Journal of Molecular Medicine volume 93pages 1131–1143 (2015)Cite this article

Abstract

Influenza A virus (IAV) infects macrophages and stimulates innate immunity receptors and sensors to produce proinflammatory cytokines and chemokines, which are responsible for IAV-induced pulmonary inflammation and injury. Decoy receptor 3 (DcR3) is a soluble protein belonging to the tumor necrosis factor receptor superfamily (TNFRSF), and is able to skew macrophage differentiation into an M2 phenotype. We demonstrated that DcR3 attenuated IAV-induced secretion of proinflammatory cytokines and chemokine from macrophages, and mitigated pulmonary infiltration and reduce lethality. Proteome-wide phosphoproteomic mapping revealed that DcR3 not only activated STK10, a negative regulator of cell migration, but also inactivated PKC-α, which are crucial for the activation of ERK and JNK in human macrophages. Furthermore, less pulmonary infiltration with lower levels of proinflammatory cytokines and chemokine in bronchoalveolar lavage fluid (BALF) were observed in DcR3-transgenic mice. Moreover, recombinant DcR3.Fc and heparan sulfate proteoglycan binding domain of DcR3.Fc (HBD.Fc) fusion proteins attenuated weight loss and protected mice from IAV-induced lethality. Thus, DcR3-mediated protection is not only via suppression of proinflammatory cytokine and chemokine release, but also via activation of STK10 to inhibit cell infiltration.
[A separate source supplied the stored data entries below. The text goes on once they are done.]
$ cat src/hdl/rv_isa_pkg.sv
package rv_isa_pkg;

	//****************************************
	// widths and vector types
	//****************************************
	localparam int XLEN = 32;

	typedef logic [XLEN-1:0] word_t;
	typedef logic [XLEN-1:0] pc_t;
	typedef logic [XLEN-1:0] imm_t;
	typedef logic [4:0]      reg_idx_t;

	//****************************************
	// encodings of the kept instructions
	//****************************************
	// major opcodes
	localparam logic [6:0] OPC_OP     = 7'b011_0011;
	localparam logic [6:0] OPC_OP_IMM = 7'b001_0011;
	localparam logic [6:0] OPC_BRANCH = 7'b110_0011;

	// funct3, ADDI shares the ADD code
	localparam logic [2:0] F3_BEQ     = 3'b000;
	localparam logic [2:0] F3_BNE     = 3'b001;
	localparam logic [2:0] F3_ADD_SUB = 3'b000;

	// funct7 of SUB
	localparam logic [6:0] F7_SUB     = 7'b010_0000;

	// addi x0, x0, 0
	localparam word_t NOP_INSTR = 32'h0000_0013;

endpackage
$ cat src/hdl/core_pkg.sv
package core_pkg;

	// first fetch address
	localparam rv_isa_pkg::pc_t RESET_PC = 32'h0000_0000;

	//****************************************
	// bimodal predictor
	//****************************************
	localparam int BP_ENTRIES = 16;
	localparam int BP_IDX_W   = 4;

	typedef logic [1:0] ctr_t;

	// weakly not-taken
	localparam ctr_t CTR_RESET = 2'd1;

	typedef enum logic [1:0] {
		ALU_ADD,
		ALU_SUB,
		ALU_PASS_NONE
	} alu_op_e;

	typedef enum logic [1:0] {
		FS_IDLE,
		FS_REQ,
		FS_RELEASE
	} fetch_state_e;

	//****************************************
	// stage records
	//****************************************
	typedef struct packed {
		logic                 valid;
		rv_isa_pkg::pc_t      pc;
		rv_isa_pkg::word_t    instr;
		logic                 pred_taken;
		rv_isa_pkg::pc_t      pred_npc;
	} fd_t;

	typedef struct packed {
		logic                 valid;
		rv_isa_pkg::pc_t      pc;
		rv_isa_pkg::word_t    rs1_val;
		rv_isa_pkg::word_t    rs2_val;
		rv_isa_pkg::imm_t     imm;
		rv_isa_pkg::reg_idx_t rd;
		logic                 we;
		alu_op_e              alu_op;
		logic                 is_branch;
		logic                 br_ne;
		logic                 pred_taken;
		rv_isa_pkg::pc_t      pred_npc;
	} de_t;

	typedef struct packed {
		logic                 valid;
		rv_isa_pkg::pc_t      pc;
		logic                 is_branch;
		logic                 pred_taken;
		logic                 taken;
		logic                 mispredict;
		rv_isa_pkg::reg_idx_t rd;
		logic                 we;
		rv_isa_pkg::word_t    wdata;
	} commit_t;

	typedef struct packed {
		logic                 valid;
		rv_isa_pkg::pc_t      target;
		logic                 train_valid;
		rv_isa_pkg::pc_t      train_pc;
		logic                 train_taken;
	} redirect_t;

endpackage

$ cat src/hdl/core_top.sv
module core_top (
	input  logic                  clk_i,
	input  logic                  arst_n_i,
	output logic                  imem_req_o,
	output rv_isa_pkg::pc_t       imem_addr_o,
	input  logic                  imem_ack_i,
	input  rv_isa_pkg::word_t     imem_rdata_i,
	output core_pkg::commit_t     commit_o
);

	logic                 fetch_done;
	logic                 fetch_stale;
	logic                 kill_decode;
	core_pkg::redirect_t  redirect;
	rv_isa_pkg::pc_t      bp_pc;
	logic                 bp_taken;
	core_pkg::fd_t        fd;
	core_pkg::de_t        de;
	logic                 wb_we;
	rv_isa_pkg::reg_idx_t wb_rd;
	rv_isa_pkg::word_t    wb_data;

	//****************************************
	// control and fetch
	//****************************************
	pipe_control u_pipe_control (
		.clk_i         (clk_i),
		.arst_n_i      (arst_n_i),
		.imem_req_o    (imem_req_o),
		.imem_ack_i    (imem_ack_i),
		.redirect_i    (redirect),
		.fetch_done_o  (fetch_done),
		.fetch_stale_o (fetch_stale),
		.kill_decode_o (kill_decode)
	);

	fetch_stage u_fetch_stage (
		.clk_i         (clk_i),
		.arst_n_i      (arst_n_i),
		.imem_addr_o   (imem_addr_o),
		.imem_rdata_i  (imem_rdata_i),
		.fetch_done_i  (fetch_done),
		.fetch_stale_i (fetch_stale),
		.kill_i        (kill_decode),
		.redirect_i    (redirect),
		.bp_pc_o       (bp_pc),
		.bp_taken_i    (bp_taken),
		.fd_o          (fd)
	);

	branch_predictor u_branch_predictor (
		.clk_i        (clk_i),
		.arst_n_i     (arst_n_i),
		.lookup_pc_i  (bp_pc),
		.pred_taken_o (bp_taken),
		.redirect_i   (redirect)
	);

	//****************************************
	// decode and execute
	//****************************************
	decode_stage u_decode_stage (
		.clk_i     (clk_i),
		.arst_n_i  (arst_n_i),
		.fd_i      (fd),
		.kill_i    (kill_decode),
		.wb_we_i   (wb_we),
		.wb_rd_i   (wb_rd),
		.wb_data_i (wb_data),
		.de_o      (de)
	);

	execute_stage u_execute_stage (
		.clk_i      (clk_i),
		.arst_n_i   (arst_n_i),
		.de_i       (de),
		.wb_we_o    (wb_we),
		.wb_rd_o    (wb_rd),
		.wb_data_o  (wb_data),
		.redirect_o (redirect),
		.commit_o   (commit_o)
	);

endmodule

$ cat src/hdl/execute_stage.sv
module execute_stage (
	input  logic                 clk_i,
	input  logic                 arst_n_i,
	input  core_pkg::de_t        de_i,
	output logic                 wb_we_o,
	output rv_isa_pkg::reg_idx_t wb_rd_o,
	output rv_isa_pkg::word_t    wb_data_o,
	output core_pkg::redirect_t  redirect_o,
	output core_pkg::commit_t    commit_o
);

	rv_isa_pkg::word_t alu_res;
	rv_isa_pkg::pc_t   br_target;
	rv_isa_pkg::pc_t   actual_npc;
	logic              taken;
	logic              mispredict;
	core_pkg::commit_t commit_q;

	always_comb begin
		case (de_i.alu_op)
			core_pkg::ALU_ADD: alu_res = de_i.rs1_val + de_i.rs2_val;
			core_pkg::ALU_SUB: alu_res = de_i.rs1_val - de_i.rs2_val;
			default:           alu_res = '0;
		endcase
	end

	//****************************************
	// branch resolution
	//****************************************
	assign taken = de_i.is_branch &&
		(de_i.br_ne ? (de_i.rs1_val != de_i.rs2_val) : (de_i.rs1_val == de_i.rs2_val));

	assign br_target  = de_i.pc + de_i.imm;
	assign actual_npc = taken ? br_target : (de_i.pc + 32'd4);
	assign mispredict = de_i.valid && (actual_npc != de_i.pred_npc);

	assign redirect_o.valid       = mispredict;
	assign redirect_o.target      = actual_npc;
	assign redirect_o.train_valid = de_i.valid && de_i.is_branch;
	assign redirect_o.train_pc    = de_i.pc;
	assign redirect_o.train_taken = taken;

	// write port, also the forward source for decode
	assign wb_we_o   = de_i.valid && de_i.we;
	assign wb_rd_o   = de_i.rd;
	assign wb_data_o = alu_res;

	always_ff @(posedge clk_i or negedge arst_n_i) begin
		if (!arst_n_i) begin
			commit_q <= '0;
		end else begin
			commit_q.valid      <= de_i.valid;
			commit_q.pc         <= de_i.pc;
			commit_q.is_branch  <= de_i.is_branch;
			commit_q.pred_taken <= de_i.pred_taken;
			commit_q.taken      <= taken;
			commit_q.mispredict <= mispredict;
			commit_q.rd         <= de_i.rd;
			commit_q.we         <= wb_we_o;
			commit_q.wdata      <= alu_res;
		end
	end

	assign commit_o = commit_q;

	a_no_x0_write: assert property (@(posedge clk_i) disable iff (!arst_n_i)
		wb_we_o |-> (wb_rd_o != '0));

	// fetch must predict fall-through for everything but a branch
	a_mispredict_on_branch: assert property (@(posedge clk_i) disable iff (!arst_n_i)
		redirect_o.valid |-> de_i.is_branch);

endmodule

$ cat src/hdl/decode_stage.sv
module decode_stage (
	input  logic                 clk_i,
	input  logic                 arst_n_i,
	input  core_pkg::fd_t        fd_i,
	input  logic                 kill_i,
	input  logic                 wb_we_i,
	input  rv_isa_pkg::reg_idx_t wb_rd_i,
	input  rv_isa_pkg::word_t    wb_data_i,
	output core_pkg::de_t        de_o
);

	logic [6:0]           opcode;
	logic [2:0]           funct3;
	logic [6:0]           funct7;
	rv_isa_pkg::reg_idx_t rs1;
	rv_isa_pkg::reg_idx_t rs2;
	rv_isa_pkg::reg_idx_t rd;
	rv_isa_pkg::imm_t     imm_i;
	rv_isa_pkg::imm_t     imm_b;
	rv_isa_pkg::word_t    rs1_val;
	rv_isa_pkg::word_t    rs2_val;
	rv_isa_pkg::word_t    regs [1:31];
	logic                 wr_en;
	core_pkg::de_t        de_d;
	core_pkg::de_t        de_q;

	assign opcode = fd_i.instr[6:0];
	assign rd     = fd_i.instr[11:7];
	assign funct3 = fd_i.instr[14:12];
	assign rs1    = fd_i.instr[19:15];
	assign rs2    = fd_i.instr[24:20];
	assign funct7 = fd_i.instr[31:25];

	assign imm_i = {{20{fd_i.instr[31]}}, fd_i.instr[31:20]};
	assign imm_b = {{19{fd_i.instr[31]}}, fd_i.instr[31], fd_i.instr[7],
		fd_i.instr[30:25], fd_i.instr[11:8], 1'b0};

	//****************************************
	// register file with forwarding
	//****************************************
	// execute writes this cycle, so its port wins over the array
	assign rs1_val = (rs1 == '0) ? '0 :
		(wb_we_i && (wb_rd_i == rs1)) ? wb_data_i : regs[rs1];
	assign rs2_val = (rs2 == '0) ? '0 :
		(wb_we_i && (wb_rd_i == rs2)) ? wb_data_i : regs[rs2];

	always_ff @(posedge clk_i) begin
		if (wb_we_i && (wb_rd_i != '0)) begin
			regs[wb_rd_i] <= wb_data_i;
		end
	end

	always_comb begin
		de_d            = '0;
		wr_en           = 1'b0;
		de_d.valid      = fd_i.valid;
		de_d.pc         = fd_i.pc;
		de_d.pred_taken = fd_i.pred_taken;
		de_d.pred_npc   = fd_i.pred_npc;
		de_d.rs1_val    = rs1_val;
		de_d.rs2_val    = rs2_val;
		de_d.imm        = imm_b;
		de_d.rd         = rd;
		de_d.alu_op     = core_pkg::ALU_PASS_NONE;
		case (opcode)
			rv_isa_pkg::OPC_OP: begin
				if (funct3 == rv_isa_pkg::F3_ADD_SUB && funct7 == rv_isa_pkg::F7_SUB) begin
					de_d.alu_op = core_pkg::ALU_SUB;
					wr_en       = 1'b1;
				end else if (funct3 == rv_isa_pkg::F3_ADD_SUB && funct7 == 7'd0) begin
					de_d.alu_op = core_pkg::ALU_ADD;
					wr_en       = 1'b1;
				end
			end
			rv_isa_pkg::OPC_OP_IMM: begin
				if (funct3 == rv_isa_pkg::F3_ADD_SUB) begin
					// operand b carries the immediate
					de_d.alu_op  = core_pkg::ALU_ADD;
					de_d.rs2_val = imm_i;
					de_d.imm     = imm_i;
					wr_en        = 1'b1;
				end
			end
			rv_isa_pkg::OPC_BRANCH: begin
				if (funct3 == rv_isa_pkg::F3_BEQ || funct3 == rv_isa_pkg::F3_BNE) begin
					de_d.is_branch = 1'b1;
					de_d.br_ne     = (funct3 == rv_isa_pkg::F3_BNE);
				end
			end
			default: begin
			end
		endcase
		// x0 is never written
		de_d.we = wr_en && (rd != '0);
	end

	always_ff @(posedge clk_i or negedge arst_n_i) begin
		if (!arst_n_i) begin
			de_q <= '0;
		end else begin
			de_q       <= de_d;
			de_q.valid <= de_d.valid && !kill_i;
		end
	end

	assign de_o = de_q;

endmodule

$ cat src/hdl/branch_predictor.sv
module branch_predictor (
	input  logic                clk_i,
	input  logic                arst_n_i,
	input  rv_isa_pkg::pc_t     lookup_pc_i,
	output logic                pred_taken_o,
	input  core_pkg::redirect_t redirect_i
);

	core_pkg::ctr_t                table_q [core_pkg::BP_ENTRIES];
	logic [core_pkg::BP_IDX_W-1:0] lookup_idx;
	logic [core_pkg::BP_IDX_W-1:0] train_idx;
	core_pkg::ctr_t                train_ctr;

	// index from word address bits
	assign lookup_idx = lookup_pc_i[core_pkg::BP_IDX_W+1:2];
	assign train_idx  = redirect_i.train_pc[core_pkg::BP_IDX_W+1:2];

	// upper bit set means taken
	assign pred_taken_o = table_q[lookup_idx][1];

	assign train_ctr = table_q[train_idx];

	//****************************************
	// saturating update from execute
	//****************************************
	always_ff @(posedge clk_i or negedge arst_n_i) begin
		if (!arst_n_i) begin
			for (int i = 0; i < core_pkg::BP_ENTRIES; i++) begin
				table_q[i] <= core_pkg::CTR_RESET;
			end
		end else if (redirect_i.train_valid) begin
			if (redirect_i.train_taken && (train_ctr != 2'd3)) begin
				table_q[train_idx] <= train_ctr + 2'd1;
			end else if (!redirect_i.train_taken && (train_ctr != 2'd0)) begin
				table_q[train_idx] <= train_ctr - 2'd1;
			end
		end
	end

endmodule

$ cat src/hdl/fetch_stage.sv
module fetch_stage (
	input  logic                clk_i,
	input  logic                arst_n_i,
	output rv_isa_pkg::pc_t     imem_addr_o,
	input  rv_isa_pkg::word_t   imem_rdata_i,
	input  logic                fetch_done_i,
	input  logic                fetch_stale_i,
	input  logic                kill_i,
	input  core_pkg::redirect_t redirect_i,
	output rv_isa_pkg::pc_t     bp_pc_o,
	input  logic                bp_taken_i,
	output core_pkg::fd_t       fd_o
);

	rv_isa_pkg::pc_t   pc_q;
	rv_isa_pkg::pc_t   pend_target;
	rv_isa_pkg::word_t br_offset;
	rv_isa_pkg::pc_t   pred_npc;
	logic              is_branch;
	logic              pred_taken;
	logic              accept;
	core_pkg::fd_t     fd_q;

	assign imem_addr_o = pc_q;
	assign bp_pc_o     = pc_q;

	//****************************************
	// predecode of the returned word
	//****************************************
	assign is_branch = (imem_rdata_i[6:0] == rv_isa_pkg::OPC_BRANCH) &&
		((imem_rdata_i[14:12] == rv_isa_pkg::F3_BEQ) ||
		 (imem_rdata_i[14:12] == rv_isa_pkg::F3_BNE));

	// b-type offset
	assign br_offset = {{19{imem_rdata_i[31]}}, imem_rdata_i[31], imem_rdata_i[7],
		imem_rdata_i[30:25], imem_rdata_i[11:8], 1'b0};

	assign pred_taken = is_branch && bp_taken_i;
	assign pred_npc   = pred_taken ? (pc_q + br_offset) : (pc_q + 32'd4);
	assign accept     = fetch_done_i && !fetch_stale_i;

	// next fetch address
	always_ff @(posedge clk_i or negedge arst_n_i) begin
		if (!arst_n_i) begin
			pc_q <= core_pkg::RESET_PC;
		end else if (fetch_done_i) begin
			if (!fetch_stale_i) begin
				pc_q <= pred_npc;
			end else if (redirect_i.valid) begin
				pc_q <= redirect_i.target;
			end else begin
				pc_q <= pend_target;
			end
		end else if (redirect_i.valid && !fetch_stale_i) begin
			// no request open, address may change now
			pc_q <= redirect_i.target;
		end
	end

	// target held until the stale response is gone
	always_ff @(posedge clk_i) begin
		if (redirect_i.valid) begin
			pend_target <= redirect_i.target;
		end
	end

	always_ff @(posedge clk_i or negedge arst_n_i) begin
		if (!arst_n_i) begin
			fd_q <= '0;
		end else begin
			fd_q.valid <= accept && !kill_i;
			if (accept) begin
				fd_q.pc         <= pc_q;
				fd_q.instr      <= imem_rdata_i;
				fd_q.pred_taken <= pred_taken;
				fd_q.pred_npc   <= pred_npc;
			end
		end
	end

	assign fd_o = fd_q;

endmodule

$ cat src/hdl/pipe_control.sv
module pipe_control (
	input  logic                clk_i,
	input  logic                arst_n_i,
	output logic                imem_req_o,
	input  logic                imem_ack_i,
	input  core_pkg::redirect_t redirect_i,
	output logic                fetch_done_o,
	output logic                fetch_stale_o,
	output logic                kill_decode_o
);

	core_pkg::fetch_state_e state_q;
	core_pkg::fetch_state_e state_d;
	logic                   stale_q;

	//****************************************
	// four-phase fetch handshake
	//****************************************
	always_comb begin
		state_d = state_q;
		unique case (state_q)
			core_pkg::FS_IDLE: begin
				state_d = core_pkg::FS_REQ;
			end
			core_pkg::FS_REQ: begin
				if (imem_ack_i) begin
					state_d = core_pkg::FS_RELEASE;
				end
			end
			core_pkg::FS_RELEASE: begin
				// wait for the memory to drop ack
				if (!imem_ack_i) begin
					state_d = core_pkg::FS_IDLE;
				end
			end
			default: begin
				state_d = core_pkg::FS_IDLE;
			end
		endcase
	end

	always_ff @(posedge clk_i or negedge arst_n_i) begin
		if (!arst_n_i) begin
			state_q <= core_pkg::FS_IDLE;
		end else begin
			state_q <= state_d;
		end
	end

	assign imem_req_o   = (state_q == core_pkg::FS_REQ);
	assign fetch_done_o = imem_req_o && imem_ack_i;

	// response is stale once a redirect hit the open request
	assign fetch_stale_o = imem_req_o && (stale_q || redirect_i.valid);

	always_ff @(posedge clk_i or negedge arst_n_i) begin
		if (!arst_n_i) begin
			stale_q <= 1'b0;
		end else if (fetch_done_o) begin
			stale_q <= 1'b0;
		end else if (imem_req_o && redirect_i.valid) begin
			stale_q <= 1'b1;
		end
	end

	// wrong-path instruction in decode dies with the redirect
	assign kill_decode_o = redirect_i.valid;

	a_req_after_ack_low: assert property (@(posedge clk_i) disable iff (!arst_n_i)
		$rose(imem_req_o) |-> !imem_ack_i);

	a_req_held_until_ack: assert property (@(posedge clk_i) disable iff (!arst_n_i)
		(state_q == core_pkg::FS_REQ) && !imem_ack_i |=> state_q == core_pkg::FS_REQ);

endmodule

$ cat config.mk
export PLATFORM = sky130hd
export DESIGN_NAME = core_top
export DESIGN_NICKNAME = d
export VERILOG_FILES = /design/src/hdl/rv_isa_pkg.sv /design/src/hdl/core_pkg.sv /design/src/hdl/core_top.sv /design/src/hdl/execute_stage.sv /design/src/hdl/decode_stage.sv /design/src/hdl/branch_predictor.sv /design/src/hdl/fetch_stage.sv /design/src/hdl/pipe_control.sv
export SDC_FILE = /design/constraint.sdc
export NUM_CORES = 2
export LEC_CHECK = 0
export BUFFER_PORTS_ARGS = -buffer_cell sky130_fd_sc_hd__buf_2
export CORE_ASPECT_RATIO = 0.8
export CORE_UTILIZATION = 45
export CTS_BUF_LIST = sky130_fd_sc_hd__clkbuf_4 sky130_fd_sc_hd__clkbuf_8
export CTS_CLUSTER_DIAMETER = 100
export DETAILED_ROUTE_END_ITERATION = 6
export PLACE_DENSITY_LB_ADDON = 0.12
export SLEW_MARGIN = 40
export SYNTH_ARGS = -nofsm -noshare
export SYNTH_HDL_FRONTEND = slang
export SYNTH_SLANG_ARGS = --single-unit
export TNS_END_PERCENT = 10
$ cat constraint.sdc
create_clock -name clk_i -period 4.9 [get_ports clk_i]
set_input_delay 0.98 -clock clk_i [delete_from_list [all_inputs] [get_ports clk_i]]
set_output_delay 0.98 -clock clk_i [all_outputs]
set_load 0.01 [all_outputs]
==> flow_metrics.tcl <==
set metrics [dict create \
    grt-ovfl-total 0 \
    yosysUniqueCellTypes 97 \
    cts_tree "done" \
    start_kind "flip-flop" \
    postLayoutCoreUtil_pct 52.4 \
    finalClockSkew_ps 64.4 \
    tightest_slew_ps 906 \
    period_needed_ps 4660 \
    clk_pin_slew_ps 70 \
    async_flop_share_pct 27.6 \
    ys.flop_type "edfxtp_1" \
    design.core.area_um2 153000 \
    grt_pass1_wl_um 305000 \
    status "completed" \
    fp.dieW_um 442 \
    syn_area_um2 69700 \
    dieArea_um2 156000 \
    yosys.area.top_type "edfxtp_1" \
    cts_buffer_depth 3 \
    synth_cells 4488 \
    syn_avg_cell_area_um2 15.5 \
    seqCellArea_um2 40300 \
    ys_warn_count 0 \
    grt_use_total_pct 27.1 \
    cts_sinks 1415 \
    crit_type "flip-flop to flip-flop" \
    peakVddDrop_uv 377 \
    finalNetCount 5034 \
    antenna_found_initial 6 \
    powerDensity_nw_per_um2 524 \
    via_count 43800 \
    fillers 12400 \
    syn2layout_area_growth_pct 15.1 \
    pin_count 143 \
    p_leak_nw 26.4 \
    drtIter0Drc 4793 \
    cts_buffers 221 \
    yosysTopAreaCellShare_pct 42.8 \
    chipHeight_um 354 \
    slew_headroom_pct 39.6 \
    synth-edff-count 992 \
    placementRows 128 \
    insertion_delay_ps 1000 \
    critPathLaunch "u_decode_stage.de_o[136]" \
    multiInputGateArea_um2 28300 \
    ff2ff_path_depth 19 \
    synth_area_leaders "edfxtp_1 (43%), mux4_2 (19%), dfrtp_1 (13%)" \
    maxSlewViolCount 0 \
    drive_above_1_share_pct 32.8 \
    grt_max_degree 81 \
    fmax_mhz 215 \
    min_from "imem_rdata_i[20]" \
    port-buffer-count 142 \
    regToRegSetupSlack_ps 240 \
    ant_nets 0 \
    endpoint_kind "flip-flop" \
    synth.most_common_cell "edfxtp_1" \
    hpwlAfterDp_um 135000 \
    hold_path.class "input pin to flip-flop" \
    wl_per_cell_um 30.0 \
    grt_pass1_vias 42600 \
    setup_violations 0 \
    ys_seq_area_share_pct 57.8 \
    wl_um 212000 \
    htree_levels 4 \
    place_area_um2 75000 \
    drc_errors 0 \
    ys_ff_latch 1415 \
    drt_first_pass_iters 7 \
    synth_commonest_cells "edfxtp_1 (992), mux4_2 (589), dfrtp_1 (375), nor2_1 (269), nand2_1 (215)" \
    maxCapViolCount 0 \
    syn_nets 4657 \
    finalHoldViolations 0 \
    hold_depth 2 \
    endpoint "u_fetch_stage.bp_pc_o[4]" \
    rr_startpoint "u_decode_stage.de_o[136]" \
    cts-root-buf "clkbuf_8" \
    vias_per_cell 6.19 \
    fin_crit_sh_pct 95.1 \
    finalInstanceArea_um2 80200 \
    path_max_fanout 16 \
    gp_congestion 0.910 \
    cp_data_required_time_ps 5750 \
    r2r-end "u_fetch_stage.bp_pc_o[4]" \
    initial_core_util_pct 45.5 \
    cp_data_arrival_time_ps 5510 \
]
## stage by stage
step / hold slack (ps) / setup TNS (ps) / instances / setup slack [ps] / power [mW]
after detailed placement: 348 / -7710 / 6654 / -128 / 30.7
after floorplan: 331 / 0 / 4488 / 481 / 25.1
final: 235 / 0 / 7081 / 240 / 42.0
after global placement: 340 / -15030 / 6650 / -199 / 30.6
after global routing: 175 / -14.0 / 7081 / -9.18 / 43.9
after CTS: 148 / 0 / 7076 / 18.1 / 42.0
## flip-flops by register name, summed over array words and instances, names as in the netlist, named ones only
signal	flops
u_execute_stage.commit_o	75
u_fetch_stage.bp_pc_o	32
u_fetch_stage.fd_o	97
u_decode_stage.regs	992
u_pipe_control.state_q	2
u_pipe_control.stale_q	1
u_decode_stage.de_o	152
u_fetch_stage.pend_target	32
u_branch_predictor.table_q	16
## placed cells by master, fill, tap and decap left out, types with 15 or more instances in the layout
cell | Yosys | routed
nand4_1 | 22 | 22
mux2_1 | 42 | 42
clkbuf_4 | 0 | 66
nand2b_1 | 16 | 16
nor2_1 | 269 | 214
and2_1 | 19 | 19
mux2_2 | 94 | 94
xor2_1 | 56 | 56
a21oi_1 | 212 | 211
buf_2 | 30 | 141
nor3_1 | 48 | 46
inv_1 | 139 | 139
ha_1 | 130 | 126
clkinv_2 | 0 | 34
o21ai_0 | 167 | 165
nor2_2 | 1 | 22
or3_1 | 21 | 20
mux2i_1 | 167 | 167
mux4_2 | 589 | 589
xnor2_1 | 111 | 111
clkbuf_8 | 0 | 263
a21o_1 | 40 | 40
dfxtp_1 | 32 | 32
o21a_1 | 20 | 20
buf_12 | 0 | 51
dfrtp_1 | 375 | 362
nor4_1 | 16 | 15
clkinv_1 | 0 | 23
edfxtp_1 | 992 | 992
nor2b_1 | 23 | 21
o21bai_1 | 21 | 20
a211oi_1 | 45 | 43
nand2_1 | 215 | 214
and3_1 | 21 | 21
nor2_4 | 1 | 35
dfstp_2 | 16 | 16
buf_4 | 1 | 230
bufinv_16 | 0 | 15
nand3_1 | 53 | 51
## where the power goes
| group | internal, mW | total [mW] | switching (mW) |
|---|---|---|---|
| logic | 6.73 | 15.6 | 8.90 |
| registers | 13.6 | 15.1 | 1.52 |
| clock network | 6.23 | 11.2 | 5.00 |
DcR3 fusion proteins may become therapeutic agents to protect host from IAV-induced lethality in the future.

Key message

• DcR3 suppresses IAV-induced cytokine secretion.

• DcR3 inhibits IAV-induced JNK and ERK activation in human macrophages.

• DcR3 downregulates TLR3 and 7 expressions in human macrophages.

• DcR3 protects mice from IAV-induced lethality.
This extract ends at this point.